Prompt - Please give every entry again, exactly as it reads.

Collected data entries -
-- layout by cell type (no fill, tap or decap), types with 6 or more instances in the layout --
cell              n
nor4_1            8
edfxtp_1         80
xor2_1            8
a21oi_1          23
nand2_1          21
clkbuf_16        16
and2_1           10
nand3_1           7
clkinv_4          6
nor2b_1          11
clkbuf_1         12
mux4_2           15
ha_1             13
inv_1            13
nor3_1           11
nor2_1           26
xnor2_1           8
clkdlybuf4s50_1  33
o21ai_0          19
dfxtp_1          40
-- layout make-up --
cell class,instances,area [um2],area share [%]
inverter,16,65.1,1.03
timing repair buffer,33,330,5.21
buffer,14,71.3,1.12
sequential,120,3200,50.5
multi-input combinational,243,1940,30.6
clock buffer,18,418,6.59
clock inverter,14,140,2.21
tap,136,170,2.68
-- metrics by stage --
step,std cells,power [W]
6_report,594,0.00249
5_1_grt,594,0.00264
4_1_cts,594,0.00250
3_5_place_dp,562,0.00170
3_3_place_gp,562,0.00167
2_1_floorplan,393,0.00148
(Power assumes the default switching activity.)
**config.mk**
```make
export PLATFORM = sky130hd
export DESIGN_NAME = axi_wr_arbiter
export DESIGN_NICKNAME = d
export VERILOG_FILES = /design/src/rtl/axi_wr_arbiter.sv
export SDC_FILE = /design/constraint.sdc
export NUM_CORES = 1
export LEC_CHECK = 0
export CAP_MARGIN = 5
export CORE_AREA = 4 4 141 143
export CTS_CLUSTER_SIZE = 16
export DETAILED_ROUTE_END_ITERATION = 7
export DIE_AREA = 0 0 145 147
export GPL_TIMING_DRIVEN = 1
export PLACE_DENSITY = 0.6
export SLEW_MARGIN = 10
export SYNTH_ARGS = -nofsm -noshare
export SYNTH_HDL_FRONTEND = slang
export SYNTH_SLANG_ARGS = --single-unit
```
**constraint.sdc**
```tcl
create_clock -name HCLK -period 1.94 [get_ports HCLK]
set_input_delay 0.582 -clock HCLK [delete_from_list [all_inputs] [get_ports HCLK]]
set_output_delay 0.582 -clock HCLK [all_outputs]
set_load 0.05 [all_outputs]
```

Your response -
-- layout by cell type (no fill, tap or decap), types with 6 or more instances in the layout --
cell              n
nor4_1            8
edfxtp_1         80
xor2_1            8
a21oi_1          23
nand2_1          21
clkbuf_16        16
and2_1           10
nand3_1           7
clkinv_4          6
nor2b_1          11
clkbuf_1         12
mux4_2           15
ha_1             13
inv_1            13
nor3_1           11
nor2_1           26
xnor2_1           8
clkdlybuf4s50_1  33
o21ai_0          19
dfxtp_1          40
-- layout make-up --
cell class,instances,area [um2],area share [%]
inverter,16,65.1,1.03
timing repair buffer,33,330,5.21
buffer,14,71.3,1.12
sequential,120,3200,50.5
multi-input combinational,243,1940,30.6
clock buffer,18,418,6.59
clock inverter,14,140,2.21
tap,136,170,2.68
-- metrics by stage --
step,std cells,power [W]
6_report,594,0.00249
5_1_grt,594,0.00264
4_1_cts,594,0.00250
3_5_place_dp,562,0.00170
3_3_place_gp,562,0.00167
2_1_floorplan,393,0.00148
(Power assumes the default switching activity.)
**config.mk**
```make
export PLATFORM = sky130hd
export DESIGN_NAME = axi_wr_arbiter
export DESIGN_NICKNAME = d
export VERILOG_FILES = /design/src/rtl/axi_wr_arbiter.sv
export SDC_FILE = /design/constraint.sdc
export NUM_CORES = 1
export LEC_CHECK = 0
export CAP_MARGIN = 5
export CORE_AREA = 4 4 141 143
export CTS_CLUSTER_SIZE = 16
export DETAILED_ROUTE_END_ITERATION = 7
export DIE_AREA = 0 0 145 147
export GPL_TIMING_DRIVEN = 1
export PLACE_DENSITY = 0.6
export SLEW_MARGIN = 10
export SYNTH_ARGS = -nofsm -noshare
export SYNTH_HDL_FRONTEND = slang
export SYNTH_SLANG_ARGS = --single-unit
```
**constraint.sdc**
```tcl
create_clock -name HCLK -period 1.94 [get_ports HCLK]
set_input_delay 0.582 -clock HCLK [delete_from_list [all_inputs] [get_ports HCLK]]
set_output_delay 0.582 -clock HCLK [all_outputs]
set_load 0.05 [all_outputs]
```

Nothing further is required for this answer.